[Stored data]

***

Context: an optimization exercise on an open-source flow, tuned for small area, a short achievable clock period and few clock cycles per item. The choices shown serve that exercise and are no tape-out recipe.
Only simulation tests tie the RTL to the original design; equivalence was not proved.
No activity file was given, so power comes from the tool's default toggle rates.

[design/flow/config.mk]
export PLATFORM = sky130hd
export DESIGN_NAME = bimodal_branch_predictor_unit
export DESIGN_NICKNAME = bimodal_branch_predictor_unit
export VERILOG_FILES = /design/flow/design.v
export SDC_FILE = /design/flow/constraint.sdc
export NUM_CORES = 4
export LEC_CHECK = 0
export CAP_MARGIN = 20
export CORE_MARGIN = 2
export CORE_UTILIZATION = 65
export CTS_CLUSTER_DIAMETER = 50
export CTS_CLUSTER_SIZE = 24
export PLACE_DENSITY = 0.72
export SETUP_SLACK_MARGIN = 2.8
export SLEW_MARGIN = 20
[design/flow/constraint.sdc]
create_clock -name core_clock -period 5.0 [get_ports {clock}]
set_input_delay 1.0000 -clock core_clock [delete_from_list [all_inputs] [get_ports {clock}]]
set_output_delay 1.0000 -clock core_clock [all_outputs]
set_load 0.01 [all_outputs]
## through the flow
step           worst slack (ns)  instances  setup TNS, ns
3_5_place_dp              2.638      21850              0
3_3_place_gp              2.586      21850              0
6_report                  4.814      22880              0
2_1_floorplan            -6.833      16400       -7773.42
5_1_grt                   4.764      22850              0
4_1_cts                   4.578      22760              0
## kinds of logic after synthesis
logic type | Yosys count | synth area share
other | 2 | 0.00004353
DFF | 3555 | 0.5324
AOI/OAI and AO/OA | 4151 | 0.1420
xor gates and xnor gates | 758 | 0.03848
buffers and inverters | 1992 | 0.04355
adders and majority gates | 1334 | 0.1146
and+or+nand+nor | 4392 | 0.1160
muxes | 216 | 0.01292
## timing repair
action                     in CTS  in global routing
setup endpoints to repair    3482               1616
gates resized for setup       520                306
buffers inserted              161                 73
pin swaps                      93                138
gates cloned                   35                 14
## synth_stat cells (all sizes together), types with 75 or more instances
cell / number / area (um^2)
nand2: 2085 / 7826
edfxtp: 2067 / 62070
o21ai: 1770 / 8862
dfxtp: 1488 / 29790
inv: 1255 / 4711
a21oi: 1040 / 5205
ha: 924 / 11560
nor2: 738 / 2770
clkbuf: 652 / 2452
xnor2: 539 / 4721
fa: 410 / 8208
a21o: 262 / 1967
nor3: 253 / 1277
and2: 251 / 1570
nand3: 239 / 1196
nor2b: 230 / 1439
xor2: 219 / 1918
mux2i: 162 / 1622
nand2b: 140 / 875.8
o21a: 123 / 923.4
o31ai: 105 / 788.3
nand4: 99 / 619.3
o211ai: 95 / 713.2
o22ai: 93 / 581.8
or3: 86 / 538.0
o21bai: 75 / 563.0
This design comes from an exercise in tuning for small area and a short achievable clock period on the open sky130 flow, not from production work. The RTL was checked by simulation tests, not by an equivalence proof against the original design.

Setup of the reference run:
==> module reg_predec, before the edit <==
module reg_predec (
	input  logic [4:0] r,
	output logic [3:0] lo,
	output logic [7:0] hi
);
	always_comb begin
		for (int j = 0; j < 4; j++) lo[j] = (r[1:0] == j[1:0]);
		for (int k = 0; k < 8; k++) hi[k] = (r[4:2] == k[2:0]);
	end
endmodule
==> module reg_sel, before the edit <==
module reg_sel (
	input  logic lo,
	input  logic hi,
	input  logic valid,
	output logic sel
);
	assign sel = lo & hi & valid;
endmodule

***

Exercise - What you give back should be only the lines of the records above, starting at the line with "xor2: 219 / 1918" and ending at the line with "or3: 86 / 538.0", restated word for word.

Answer box -
xor2: 219 / 1918
mux2i: 162 / 1622
nand2b: 140 / 875.8
o21a: 123 / 923.4
o31ai: 105 / 788.3
nand4: 99 / 619.3
o211ai: 95 / 713.2
o22ai: 93 / 581.8
or3: 86 / 538.0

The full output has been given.